Background information
- Born: June 12, 1961 (age 65) Orange County, California, U.S.
- Genres: Punk rock
- Occupations: Musician; songwriter;
- Instrument: Vocals
- Years active: 1978–present

= Duane Peters =

American singer-songwriter

Duane Thomas Peters (born June 12, 1961) is a punk rock singer/songwriter and professional skateboarder. Active since 1975, he is probably best known as the singer in the California punk rock band U.S. Bombs, which formed in 1993.

==Biography==
Peters is credited with inventing many tricks, such as the "acid drop" into a pool/bowl, the "layback grind", the "Indy air", the "Sweeper", the "backside layback grind revert", the "fakie hang-up" (a.k.a. "Disaster"), the "invert revert", the "fakie thruster", and the "loop of death", a full 360-degree rotation in a specially designed loop. He also, along with Neil Blender, helped to evolve the footplant into the more dynamic fastplant.

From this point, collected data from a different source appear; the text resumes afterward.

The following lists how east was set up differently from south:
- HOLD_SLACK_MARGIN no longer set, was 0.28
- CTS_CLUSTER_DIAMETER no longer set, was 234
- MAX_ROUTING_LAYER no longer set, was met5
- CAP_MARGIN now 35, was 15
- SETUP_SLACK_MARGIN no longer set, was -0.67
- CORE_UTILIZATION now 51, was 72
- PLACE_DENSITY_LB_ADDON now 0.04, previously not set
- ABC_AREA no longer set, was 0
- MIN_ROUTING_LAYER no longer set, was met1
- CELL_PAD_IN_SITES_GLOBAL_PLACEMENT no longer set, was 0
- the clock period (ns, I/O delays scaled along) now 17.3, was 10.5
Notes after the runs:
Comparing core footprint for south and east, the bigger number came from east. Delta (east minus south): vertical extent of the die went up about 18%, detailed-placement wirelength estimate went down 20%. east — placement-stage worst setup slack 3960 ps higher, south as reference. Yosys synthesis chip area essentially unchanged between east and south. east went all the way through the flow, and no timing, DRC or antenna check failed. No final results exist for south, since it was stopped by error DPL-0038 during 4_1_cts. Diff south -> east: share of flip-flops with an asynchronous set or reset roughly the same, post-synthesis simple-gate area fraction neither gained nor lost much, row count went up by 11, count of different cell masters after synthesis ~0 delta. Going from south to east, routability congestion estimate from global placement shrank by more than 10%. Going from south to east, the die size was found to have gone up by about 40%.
Setup of red:
Design cpu, start of the top module:
module cpu(clk,reset,s,load,in,out,N,V,Z,w);
  input clk, reset, s, load;
  input [15:0] in;
  output [15:0] out;
  output N, V, Z, w;
  wire [15:0] inst_reg_out;
  Load_enabled_register #(16) instruction_register(clk, load, in, inst_reg_out);
  wire [2:0] nsel, opcode, readnum, writenum;
  wire [1:0] op, ALUop, shift;
  wire [15:0] sximm5, sximm8;
  Inst_dec instruction_decoder(inst_reg_out, nsel, opcode, op, ALUop, sximm5, sximm8, shift, readnum, writenum);
  wire [1:0] vsel;
  wire loada, loadb, asel, bsel, loadc, loads, write; 
  Controller datapath_controller(clk, s, reset, opcode, op, w, loada, loadb, loadc, loads, asel, bsel, vsel, nsel, write);
  datapath DP(.clk(clk),  
                .readnum(readnum), .vsel(vsel), .loada(loada), .loadb(loadb),   
                .shift(shift), .asel(asel), .bsel(bsel), .ALUop(ALUop), .loadc(loadc), .loads(loads), .sximm5(sximm5),  
                .writenum(writenum), .write(write), .sximm8(sximm8), .mdata(16'b0), .PC(8'b0),  
                .status({V, N, Z}), .datapath_out(out)  
              );
endmodule
For scale: ~790 cells after synthesis, roughly 200 flip-flops.
Settings: LEC_CHECK=0, ABC_AREA=0, CAP_MARGIN=20, CORE_MARGIN=2, CORE_UTILIZATION=68, CTS_CLUSTER_SIZE=66, GPL_TIMING_DRIVEN=1, MIN_ROUTING_LAYER=met1, PLACE_DENSITY_LB_ADDON=0.07, SETUP_SLACK_MARGIN=0.72, SLEW_MARGIN=20; clock period 5.42 ns.
run.sh (not shown) runs the stock make flow with config.mk's settings and CLKGATE_MAP_FILE=.
Modified inputs, blue compared to red
# red
export LEC_CHECK = 0
export ABC_AREA = 0
export CAP_MARGIN = 20
export CORE_MARGIN = 2
export CORE_UTILIZATION = 68
export CTS_CLUSTER_SIZE = 66
export GPL_TIMING_DRIVEN = 1
export MIN_ROUTING_LAYER = met1
export PLACE_DENSITY_LB_ADDON = 0.07
export SETUP_SLACK_MARGIN = 0.72
export SLEW_MARGIN = 20
create_clock -name core_clock -period 5.42 [get_ports {clk}]
# blue
export LEC_CHECK = 0
export CAP_MARGIN = 20
export CORE_MARGIN = 2
export CORE_UTILIZATION = 68
export SLEW_MARGIN = 20
create_clock -name core_clock -period 4.79 [get_ports {clk}]
--- outcome ---
Total length of routed met2 wires (higher): blue. a2111oi_1 as the slowest library cell on the worst path was reported by blue, and or3_4 by red. Status: final wirelength parity (red, blue). Hold slack: blue > red. From red to blue the numbers moved as follows: total power rose by 520 uW; number of standard cells in the final layout excluding fillers stayed essentially flat; power per cell area rose by about 13%; met1 track utilization from global routing fell by 0.60 points.
### design/flow/design.v
`timescale 1ns/10ps
module  CONV(
	input	wire				clk,
	input	wire				reset,
	output reg 				busy,	
	input	wire				ready,	
	output reg [11:0]	iaddr,
	input	wire [19:0] idata, 		 
	output reg	 			cwr,
	output reg [11:0]	caddr_wr,
	output reg [19:0]	cdata_wr,  
	output reg	 			crd,
	output reg [11:0]	caddr_rd, 
	input	wire [19:0]	cdata_rd,  
	output reg [2:0] 	csel	 
);
	localparam [19:0] KERNEL_0_0 = 20'h0A89E;
	localparam [19:0] KERNEL_0_1 = 20'h092D5;
	localparam [19:0] KERNEL_0_2 = 20'h06D43;
	localparam [19:0] KERNEL_0_3 = 20'h01004;
	localparam [19:0] KERNEL_0_4 = 20'hF8F71;
	localparam [19:0] KERNEL_0_5 = 20'hF6E54;
	localparam [19:0] KERNEL_0_6 = 20'hFA6D7;
	localparam [19:0] KERNEL_0_7 = 20'hFC834;
	localparam [19:0] KERNEL_0_8 = 20'hFAC19;
	localparam [19:0] KERNEL_1_0 = 20'hFDB55;
	localparam [19:0] KERNEL_1_1 = 20'h02992;
	localparam [19:0] KERNEL_1_2 = 20'hFC994;
	localparam [19:0] KERNEL_1_3 = 20'h050FD;
	localparam [19:0] KERNEL_1_4 = 20'h02F20;
	localparam [19:0] KERNEL_1_5 = 20'h0202D;
	localparam [19:0] KERNEL_1_6 = 20'h03BD7;
	localparam [19:0] KERNEL_1_7 = 20'hFD369;
	localparam [19:0] KERNEL_1_8 = 20'h05E68;
	parameter [19:0] BIAS_0 = 20'h01310;
	parameter [19:0] BIAS_1 = 20'hF7295;
	reg [20:0] 	ma;
	reg [19:0]	mb;
	reg  				me;
	wire [40:0] mo;
	wire 				mv;
	multi_div
	#(
	  .SIZE_A(21),
	  .SIZE_B(20),
	  .SIGNED(1),
	  .STEP_SIZE(1) 
	) multi_u1(
	  .clk(clk),.reset(reset),
	  .en(me),
	  .select(1'b0),
	  .a(ma),
	  .b(mb),
	  .P(mo),
	  .div_zero(),
	  .Valid(mv),
	  .Busy()
	);
	parameter LAYER_0 	= 0,
						LAYER_1_2 = 1,
						IDLE 			= 2;
	reg [1:0] 				state;
	reg 							IMG_S;
	reg [5:0] 				state_x,state_y;
	reg [3:0] 				state_step;
	reg [1:0] 				state_dx,state_dy;  
	reg signed [43:0] write_reg;
	always@(*)begin
		busy <= state==IDLE ? 0:1;
	end
	always @(posedge clk or posedge reset) begin
		if(reset)begin
			state <= IDLE;
			cwr <= 0;
			iaddr <= 0;
			csel <= 0;
			crd <= 0;
			caddr_rd <= 0;
			IMG_S <= 0;
			me<= 0;
			write_reg <= 0;
			state_step <= 0;
			{state_y,state_x} 	<= 0;
			{state_dx,state_dy} <= 0;
		end else begin
			case(state)
				LAYER_0:begin	
					case(state_step)
						0:begin
							if( $signed(state_x+state_dx-1) < 0 || $signed(state_x+state_dx-1) > 63 
								|| $signed(state_y+state_dy-1) < 0 || $signed(state_y+state_dy-1) > 63)begin
								iaddr <= 0;	
								state_step <= 3;
							end else begin
								iaddr[11:6] 	<= state_y + state_dy - 1;
								iaddr[5:0] 	<= state_x + state_dx - 1;
								state_step <= state_step + 1;
							end
						end
						1:begin
							me <= 1;
							ma <= idata;
							if(IMG_S==0)begin
								case({state_dy,state_dx})
									{2'd0,2'd0}: mb <= KERNEL_0_0;
									{2'd0,2'd1}: mb <= KERNEL_0_1;
									{2'd0,2'd2}: mb <= KERNEL_0_2;
									{2'd1,2'd0}: mb <= KERNEL_0_3;
									{2'd1,2'd1}: mb <= KERNEL_0_4;
									{2'd1,2'd2}: mb <= KERNEL_0_5;
									{2'd2,2'd0}: mb <= KERNEL_0_6;
									{2'd2,2'd1}: mb <= KERNEL_0_7;
									{2'd2,2'd2}: mb <= KERNEL_0_8;
									default mb <= 0;
								endcase
							end
							else begin
								case({state_dy,state_dx})
									{2'd0,2'd0}: mb <= KERNEL_1_0;
									{2'd0,2'd1}: mb <= KERNEL_1_1;
									{2'd0,2'd2}: mb <= KERNEL_1_2;
									{2'd1,2'd0}: mb <= KERNEL_1_3;
									{2'd1,2'd1}: mb <= KERNEL_1_4;
									{2'd1,2'd2}: mb <= KERNEL_1_5;
									{2'd2,2'd0}: mb <= KERNEL_1_6;
									{2'd2,2'd1}: mb <= KERNEL_1_7;
									{2'd2,2'd2}: mb <= KERNEL_1_8;
									default mb <= 0;
								endcase
							end
							state_step <= state_step + 1;
						end
						2:begin
							me <= 0;
							if(mv)begin  
								write_reg <= $signed(write_reg) + $signed(mo); 
								state_step <= state_step + 1;
							end
							else state_step <= state_step;
						end
						3:begin
							if(state_dy == 2 && state_dx == 2)begin
								{state_dx,state_dy} <= 0;
								state_step <= state_step + 1;
								if(IMG_S) write_reg <= $signed(write_reg) + ($signed(BIAS_1)<<16);
								else write_reg <= $signed(write_reg) + ($signed(BIAS_0)<<16);
							end else if(state_dx == 2)begin
								state_dx <= 0;
								state_dy <= state_dy + 1;
								state_step <= 0;
							end else begin
								state_dx <= state_dx + 1;
								state_step <= 0;
							end
						end
						4:begin
								cwr <= 1;
								csel <= IMG_S ? 2:1;
								state_step <= state_step + 1;
								caddr_wr <= {state_y,state_x};
								cdata_wr <= (write_reg < 0) ? 0 :  ((write_reg>>16)+write_reg[15]) ;  
						end
						5:begin
							cwr <= 0;
							if(state_y == 63 && state_x == 63)begin
								if(IMG_S)begin
									state <= LAYER_1_2;
									IMG_S <= 0;
								end else begin
									IMG_S <= 1;
								end 	
								state_x <= 0;
								state_y <= 0;
							end 
							else if(state_x == 63)begin
								state_x <= 0;
								state_y <= state_y + 1; 
							end 
							else begin
								state_x <= state_x + 1;
							end
							state_dx <= 0;
							state_dy <= 0;
							state_step <= 0;
							write_reg <= 0;
						end
					endcase
				end 
				LAYER_1_2:begin
					case(state_step)
						0:begin
							csel <= IMG_S ? 2 : 1;
							cwr <= 0;
							crd <= 1;
							caddr_rd[11-:5] <= state_y; 
							caddr_rd[5-:5]  <= state_x; 
							caddr_rd[6] <= 0;
							caddr_rd[0] <= 0;
							state_step <= state_step + 1;
						end
						1:begin
							caddr_rd[6] <= 0;
							caddr_rd[0] <= 1;
							write_reg <= 	cdata_rd;			
							state_step <= state_step + 1;
						end
						2:begin
							caddr_rd[6] <= 1;
							caddr_rd[0] <= 0;
							write_reg <= (write_reg > cdata_rd) ? write_reg : cdata_rd;			
							state_step <= state_step + 1;
						end
						3:begin
							caddr_rd[6] <= 1;
							caddr_rd[0] <= 1;
							write_reg <= (write_reg > cdata_rd) ? write_reg : cdata_rd;			
							state_step <= state_step + 1;
						end
						4:begin
							crd <= 0;
							cwr <= 1;
							csel <= IMG_S ? 4 : 3;
							caddr_wr <= {2'b00,state_y[4:0],state_x[4:0]};
							cdata_wr <= (write_reg > cdata_rd) ? write_reg : cdata_rd;			
							state_step <= state_step + 1;
						end
						5:begin
							csel <= 5;
							if(IMG_S) caddr_wr <= {1'b0,state_y[4:0],state_x[4:0],1'b1};
							else caddr_wr <= {1'b0,state_y[4:0],state_x[4:0],1'b0};
							state_step <= state_step + 1;
						end
						6:begin
							cwr <= 0;
							if(state_y==31 && state_x==31)begin
								if(IMG_S)begin
									state <= IDLE;
									IMG_S <= 0;
								end else begin
									IMG_S <= 1;
								end
								state_x <= 0;
								state_y <= 0;
							end
							else if(state_x == 31)begin
								state_y <= state_y + 1;
								state_x <= 0;
							end else begin
								state_x <= state_x + 1;
							end
							state_step <= 0;
						end
					endcase
				end
				IDLE:begin
					if(ready)begin
						state <= LAYER_0;
					end
					cwr <= 0;
					IMG_S <= 0;
					me <= 0;
					write_reg <= 0;
					state_step <= 0;
					{state_y,state_x} 	<= 0;
					{state_dx,state_dy} <= 0;
				end
			endcase
		end
	end
endmodule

Peters was named Transworld Skateboardings "Legend" in 2003. He is a professional skateboarder who rides for Pocket Pistols Skates. In May 2005, Black Label Skateboards released a biographic film, entitled Who Cares: The Duane Peters Story. A second documentary, planned by HavocTV, and intended to focus on the supposed path to sobriety of Peters girlfriend Corey Parks, was publicized but failed to appear. In 2006, a sober Peters had a cameo in the Joan Jett video "Androgynous", directed by Morgan Higby Night.

Along with skateboarding, Peters is a well-known punk rock singer. He has formed bands such as the US Bombs, Political Crap, Die' Hunns (also known as Duane Peters and The Hunns), Duane Peters Gunfight, and Exploding Fuckdolls. He was formerly connected with two defunct record labels: Disaster Records, (owned by Patrick Boissel of Alive Records), and – later – Indian Recordings (owned by Ponk Media).

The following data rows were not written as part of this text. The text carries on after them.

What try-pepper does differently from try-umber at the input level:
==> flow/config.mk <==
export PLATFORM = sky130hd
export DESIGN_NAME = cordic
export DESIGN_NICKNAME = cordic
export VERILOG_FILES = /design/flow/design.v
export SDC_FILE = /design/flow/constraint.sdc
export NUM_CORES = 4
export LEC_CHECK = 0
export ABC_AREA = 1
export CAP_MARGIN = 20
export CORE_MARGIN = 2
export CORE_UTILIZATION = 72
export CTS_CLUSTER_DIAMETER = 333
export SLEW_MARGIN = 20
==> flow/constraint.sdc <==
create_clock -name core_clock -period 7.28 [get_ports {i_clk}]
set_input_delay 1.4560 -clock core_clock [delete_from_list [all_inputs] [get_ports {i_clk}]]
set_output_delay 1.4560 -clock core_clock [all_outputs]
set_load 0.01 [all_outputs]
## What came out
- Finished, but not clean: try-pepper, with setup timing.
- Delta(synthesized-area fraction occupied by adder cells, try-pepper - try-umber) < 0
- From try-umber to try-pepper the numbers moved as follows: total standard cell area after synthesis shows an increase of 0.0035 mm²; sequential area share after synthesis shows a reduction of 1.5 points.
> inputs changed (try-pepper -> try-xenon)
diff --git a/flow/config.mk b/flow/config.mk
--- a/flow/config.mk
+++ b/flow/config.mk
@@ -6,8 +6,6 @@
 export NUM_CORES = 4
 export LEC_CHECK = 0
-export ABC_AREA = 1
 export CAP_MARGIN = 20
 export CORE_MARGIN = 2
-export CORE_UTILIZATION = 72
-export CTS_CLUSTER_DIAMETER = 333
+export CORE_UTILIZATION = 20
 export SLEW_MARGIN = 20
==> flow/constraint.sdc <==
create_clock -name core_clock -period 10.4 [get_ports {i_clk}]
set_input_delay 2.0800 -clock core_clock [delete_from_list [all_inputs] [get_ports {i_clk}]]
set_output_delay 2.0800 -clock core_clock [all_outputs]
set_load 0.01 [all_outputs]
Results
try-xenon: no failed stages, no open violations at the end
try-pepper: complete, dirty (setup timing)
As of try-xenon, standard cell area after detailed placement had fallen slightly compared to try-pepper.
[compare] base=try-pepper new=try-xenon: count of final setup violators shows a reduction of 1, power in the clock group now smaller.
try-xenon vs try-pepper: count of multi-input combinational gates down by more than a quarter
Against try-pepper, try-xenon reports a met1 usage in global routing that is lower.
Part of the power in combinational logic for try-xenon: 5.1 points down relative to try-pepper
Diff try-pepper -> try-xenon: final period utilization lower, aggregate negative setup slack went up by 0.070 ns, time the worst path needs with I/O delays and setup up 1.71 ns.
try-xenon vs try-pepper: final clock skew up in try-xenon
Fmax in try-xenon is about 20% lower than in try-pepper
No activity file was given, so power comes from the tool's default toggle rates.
==> job 7989 <==
## Runner2048
module Runner2048 (board_clk, VGA_R, VGA_G, VGA_B, hsync, vsync, clk, blank_n, rst, inputnums);
export LEC_CHECK = 0
export CAP_MARGIN = 20
export CORE_MARGIN = 2
export CORE_UTILIZATION = 68
export CTS_CLUSTER_DIAMETER = 93
export MAX_ROUTING_LAYER = met4
export SLEW_MARGIN = 20
export TNS_END_PERCENT = 5
create_clock -name core_clock -period 15.5 [get_ports {board_clk}]
run.sh (not shown) runs the stock make flow with config.mk's settings and CLKGATE_MAP_FILE=.
==> job 6932 (differences from job 7989) <==
CORE_UTILIZATION = 40   (was 68)
CTS_CLUSTER_DIAMETER = default   (was 93)
MAX_ROUTING_LAYER = default   (was met4)
TNS_END_PERCENT = default   (was 5)
==> flow/constraint.sdc (replaced) <==
create_clock -name core_clock -period 7.3 [get_ports {board_clk}]
set_input_delay 1.4600 -clock core_clock [delete_from_list [all_inputs] [get_ports {board_clk}]]
set_output_delay 1.4600 -clock core_clock [all_outputs]
set_load 0.01 [all_outputs]
==> summary of the runs <==
Die size: job 7989 is smaller than job 6932 (41%).
Against job 7989, the worst setup slack of job 6932 is lower by 7.9 ns.
Against job 6932, the first-iteration DRC count of job 7989 is larger by 25%.
Between job 6932 and job 7989, the lower register-to-register slack is in job 6932 (gap 8.2 ns).
Between job 7989 and job 6932, the lower cell area is in job 7989 (gap about 2.8%, measured against job 6932).
Job 7989 completed with no timing, DRC or antenna violations. Job 6932 passed the timing, design-rule and antenna checks.

---

==> inputs of 05-25 <==
Runner2048 again, from the RTL that the note above started with.
Settings: LEC_CHECK=0, ABC_AREA=1, CAP_MARGIN=20, CELL_PAD_IN_SITES_DETAIL_PLACEMENT=1, CORE_MARGIN=2, CORE_UTILIZATION=40, MIN_ROUTING_LAYER=met2, SLEW_MARGIN=20; clock period 20.0 ns.
==> 09-28 (differences from 05-25) <==
ABC_AREA = not set   (was 1)
CAP_MARGIN = 0   (was 20)
CELL_PAD_IN_SITES_DETAIL_PLACEMENT = not set   (was 1)
CORE_UTILIZATION = 66   (was 40)
MIN_ROUTING_LAYER = not set   (was met2)
SETUP_SLACK_MARGIN = -0.31   (was not set)
SLEW_MARGIN = 40   (was 20)
==> flow/constraint.sdc (replaced) <==
create_clock -name core_clock -period 4.25 [get_ports {board_clk}]
set_input_delay 0.8500 -clock core_clock [delete_from_list [all_inputs] [get_ports {board_clk}]]
set_output_delay 0.8500 -clock core_clock [all_outputs]
set_load 0.01 [all_outputs]
==> 08-01 (differences from 05-25) <==
ABC_AREA = not set   (was 1)
CELL_PAD_IN_SITES_DETAIL_PLACEMENT = not set   (was 1)
CORE_UTILIZATION = 65   (was 40)
MIN_ROUTING_LAYER = not set   (was met2)
TNS_END_PERCENT = 5   (was not set)
==> flow/constraint.sdc (replaced) <==
create_clock -name core_clock -period 15.5 [get_ports {board_clk}]
set_input_delay 3.1000 -clock core_clock [delete_from_list [all_inputs] [get_ports {board_clk}]]
set_output_delay 3.1000 -clock core_clock [all_outputs]
set_load 0.01 [all_outputs]
==> results.toml <==
# flow metrics
[placement]
hpwl_mm = 210.0

[logic_synthesis]
syn_area_um2 = 45360
ys_sh_aoi_pct = 16.27
yosysSeqAreaShare_pct = 25.05
synth_cells = 6964
ys_cells = 6964

[run_status]
first-error = "[ERROR GRT-0116] Global routing finished with congestion. Check the congestion regions in the DRC Viewer."
status = "stopped before the end"
haltStage = "global routing"

[floorplan]
core_area_um2 = 112500
initCoreUtil_pct = 40.32

[global_routing]
grt.busiest_layer = "met3"
grt_util_met1_pct = 0

[clocking]
cts-resized-gates = 0
cts_made_buffers = 61
Source of the figures above: 05-25

==> results.toml <==
# implementation run metrics
[logic_synthesis]
ys_cells = 5127
yosysSeqAreaShare_pct = 25.95
synth_cells = 5127
syn_area_um2 = 43790
ys_sh_aoi_pct = 24.21

[floorplan]
die_h_um = 261.6
initCoreUtil_pct = 66.60
core_area_um2 = 65750

[power_and_ir_drop]
power_leader = "combinational logic"

[run_status]
status = "failed layout checks"
so.violations = "setup timing"

[final_timing]
fin_crit_ns = 4.810
worst_slack_ns = -0.5603
relSlewSlack_pct = 34.90
finalSetupViolCount = 262

[global_routing]
grt.busiest_layer = "met2"

[final_layout]
area_share_clock_buf_inv_pct = 3.523

[worst_setup_path]
crit_path_max_incr_delay_ns = 0.57

[clocking]
cts_made_buffers = 54
cts-resized-gates = 21
Source of the figures above: 09-28

==> results.toml <==
# implementation run metrics
[clocking]
cts_made_buffers = 53
cts-resized-gates = 0
cts_tree = "built"

[logic_synthesis]
syn_area_um2 = 43790
yosysSeqAreaShare_pct = 25.95
ys_cells = 5127

[run_status]
status = "complete, no violations"

[global_routing]
grt_util_met1_pct = 63.70

[floorplan]
core_area_um2 = 66920

[placement]
hpwl_mm = 132.9
Source of the figures above: 08-01
job 3659:
Design kcpsm6, start of the top module:
module kcpsm6 (address, instruction, bram_enable, in_port, out_port, port_id, write_strobe, k_write_strobe, read_strobe, interrupt, interrupt_ack, sleep, reset, clk) ;
parameter [7:0] 	hwbuild = 8'h00 ;
parameter [11:0] 	interrupt_vector = 12'h3FF ;
parameter integer scratch_pad_memory_size = 64 ;   
output [11:0]	address ;
input	 [17:0]    	instruction ;
output		bram_enable ;
input	 [7:0]	in_port ;
output [7:0]	out_port ;
output [7:0]	port_id ;
output		write_strobe ;
output		k_write_strobe ;
output		read_strobe ;
input			interrupt ;
output		interrupt_ack ;
input			sleep ;
input			reset ;
input			clk ;
wire	[2:1]		t_state_value ;
wire	[2:1]		t_state ;
wire 			run_value ;
wire              run ;
wire  		internal_reset_value ;
wire 			internal_reset ;
wire 			sync_sleep ;
wire 			int_enable_type ;
wire 			interrupt_enable_value ;
wire			interrupt_enable ;
wire			sync_interrupt ;
wire 			active_interrupt_value ;
wire 			active_interrupt ;
wire	[2:0]		arith_logical_sel ;
wire			arith_carry_in ;
wire			arith_carry_value ;
wire			arith_carry ;
wire 	[7:0]		half_arith_logical ;
wire 	[7:0]		logical_carry_mask ;
wire 	[7:0]		carry_arith_logical ;
wire 	[7:0]		arith_logical_value ;
wire 	[7:0]		arith_logical_result ;
wire 	[7:0]		shift_rotate_value ;
wire 	[7:0]		shift_rotate_result ;
wire			shift_in_bit ;
wire 	[7:0]		alu_result ;
wire 	[1:0]		alu_mux_sel_value ;
wire 	[1:0]		alu_mux_sel ;
wire			strobe_type ;
wire 			write_strobe_value ;
wire 			k_write_strobe_value ;
wire			read_strobe_value ;
  ...
Size in the first run: about 3200 cells after synthesis, roughly 1400 flip-flops.
clock: 7.85 ns
lec_check: 0
abc_area: 0
cap_margin: 20
cell_pad_in_sites_detail_placement: 1
cell_pad_in_sites_global_placement: 1
core_margin: 2
core_utilization: 20
cts_cluster_diameter: 300
gpl_routability_driven: 0
gpl_timing_driven: 0
hold_slack_margin: 0.28
place_density: 0.37
setup_slack_margin: 2.06
slew_margin: 20
run.sh (not shown) runs the stock make flow with config.mk's settings and CLKGATE_MAP_FILE=.
Here is what was changed in the inputs of job 1198 compared with job 3659.
- HOLD_SLACK_MARGIN no longer set, was 0.28
- SETUP_SLACK_MARGIN no longer set, was 2.06
- CTS_CLUSTER_DIAMETER no longer set, was 300
- GPL_TIMING_DRIVEN no longer set, was 0
- GPL_ROUTABILITY_DRIVEN no longer set, was 0
- CELL_PAD_IN_SITES_DETAIL_PLACEMENT no longer set, was 1
- PLACE_DENSITY now 0.6, was 0.37
- CELL_PAD_IN_SITES_GLOBAL_PLACEMENT no longer set, was 1
- CORE_UTILIZATION now 59, was 20
- ABC_AREA no longer set, was 0
- the clock period (ns, I/O delays scaled along) now 4.36, was 7.85
## What came out
Finished, but not clean: job 1198, with negative setup slack.
Job 1198 ends up with higher sum of internal, switching and leakage power than job 3659 does.
On job 1198: global-route usage is 17 points higher than what job 3659 gave.
There was hardly any difference in area of the synthesized netlist per yosys stat between job 3659 and job 1198.
Sort job 3659 and job 1198 by synthesis-to-finish area growth, ascending, and job 1198 comes first.
Going from job 3659 to job 1198, the combinational cell power was found to have gone up by about 60%.
Area: job 1198 vs job 3659 -> job 1198 smaller
Relative to job 3659, the total number of tap cells measured on job 1198 has decreased by more than half.
Row final number of setup-violating endpoints: job 1198 higher / job 3659 lower
Job 3659 has a lower normalized max-slew margin than job 1198.
As of job 1198, clock-buffer cell count had fallen by more than 10% compared to job 3659.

In 2000, Peters formed Duane Peters and The Hunns with Rob Milucky (previously of The Grabbers and The Pushers). Within two years, the band released three albums and undertook both national and European tours. At a The Damned show in 2002, Peters met Corey Parks, who had just left her previous band, Nashville Pussy. Parks joined Duane Peters and the Hunns on bass guitar and soon the band changed their name to Die Hunns. Die Hunns recorded a fourth album entitled Long Legs, Die' Hunns, and embarked on another tour.

==Personal life==
Peters' 20-year-old son, Chelsea "Chess" Peters, was killed in a car accident on July 6, 2007.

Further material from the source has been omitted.